== lane 4 ==
==> flow/design.v (excerpt) <==
module apb_ram (
  input presetn,
  input pclk,
  input psel,
  input penable,
  input pwrite,
  input [31:0] paddr, pwdata,
  output reg [31:0] prdata,
  output reg pready, pslverr
);
clock: 2.6 ns
lec_check: 0
cap_margin: 20
core_margin: 2
core_utilization: 40
slew_margin: 20
run.sh (not shown) runs the stock make flow with config.mk's settings and CLKGATE_MAP_FILE=.
### lane 4 -> lane 5
-- flow/config.mk --
<<< lane 4, line 9
export CORE_MARGIN = 2
export CORE_UTILIZATION = 40
export SLEW_MARGIN = 20
>>> lane 5, line 9
export CORE_MARGIN = 2
export CORE_UTILIZATION = 72
export PLACE_DENSITY = 0.66
export SLEW_MARGIN = 20
==> flow/constraint.sdc <==
create_clock -name core_clock -period 2.13 [get_ports {pclk}]
set_input_delay 0.4260 -clock core_clock [delete_from_list [all_inputs] [get_ports {pclk}]]
set_output_delay 0.4260 -clock core_clock [all_outputs]
set_load 0.01 [all_outputs]
==> comparison <==
- From the logs: lane 5 reached the end of the flow and failed the layout checks with setup timing.
- prdata[21] as the end point of the critical path was reported by lane 4, and mem[17][12] by lane 5.
- [lane 5] die size fell about 44% relative to lane 4
- The core of lane 5 is more densely filled than that of lane 4.
- Re layout-stage area growth over the synthesis result: lane 4 was higher than lane 5.

apb_ram again, from the RTL that the note above started with.
export LEC_CHECK = 0
export ABC_AREA = 1
export CAP_MARGIN = 20
export CORE_MARGIN = 2
export CORE_UTILIZATION = 72
export CTS_CLUSTER_DIAMETER = 378
export CTS_CLUSTER_SIZE = 15
export PLACE_DENSITY_LB_ADDON = 0.06
export SLEW_MARGIN = 20
create_clock -name core_clock -period 1.31 [get_ports {pclk}]
The starting point ran to the end with violations: setup timing.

-=-=-=-=-

**Task requirements**
Transcribe the entire listing without a single omission.

**Task response**
== lane 4 ==
==> flow/design.v (excerpt) <==
module apb_ram (
  input presetn,
  input pclk,
  input psel,
  input penable,
  input pwrite,
  input [31:0] paddr, pwdata,
  output reg [31:0] prdata,
  output reg pready, pslverr
);
clock: 2.6 ns
lec_check: 0
cap_margin: 20
core_margin: 2
core_utilization: 40
slew_margin: 20
run.sh (not shown) runs the stock make flow with config.mk's settings and CLKGATE_MAP_FILE=.
### lane 4 -> lane 5
-- flow/config.mk --
<<< lane 4, line 9
export CORE_MARGIN = 2
export CORE_UTILIZATION = 40
export SLEW_MARGIN = 20
>>> lane 5, line 9
export CORE_MARGIN = 2
export CORE_UTILIZATION = 72
export PLACE_DENSITY = 0.66
export SLEW_MARGIN = 20
==> flow/constraint.sdc <==
create_clock -name core_clock -period 2.13 [get_ports {pclk}]
set_input_delay 0.4260 -clock core_clock [delete_from_list [all_inputs] [get_ports {pclk}]]
set_output_delay 0.4260 -clock core_clock [all_outputs]
set_load 0.01 [all_outputs]
==> comparison <==
- From the logs: lane 5 reached the end of the flow and failed the layout checks with setup timing.
- prdata[21] as the end point of the critical path was reported by lane 4, and mem[17][12] by lane 5.
- [lane 5] die size fell about 44% relative to lane 4
- The core of lane 5 is more densely filled than that of lane 4.
- Re layout-stage area growth over the synthesis result: lane 4 was higher than lane 5.

apb_ram again, from the RTL that the note above started with.
export LEC_CHECK = 0
export ABC_AREA = 1
export CAP_MARGIN = 20
export CORE_MARGIN = 2
export CORE_UTILIZATION = 72
export CTS_CLUSTER_DIAMETER = 378
export CTS_CLUSTER_SIZE = 15
export PLACE_DENSITY_LB_ADDON = 0.06
export SLEW_MARGIN = 20
create_clock -name core_clock -period 1.31 [get_ports {pclk}]
The starting point ran to the end with violations: setup timing.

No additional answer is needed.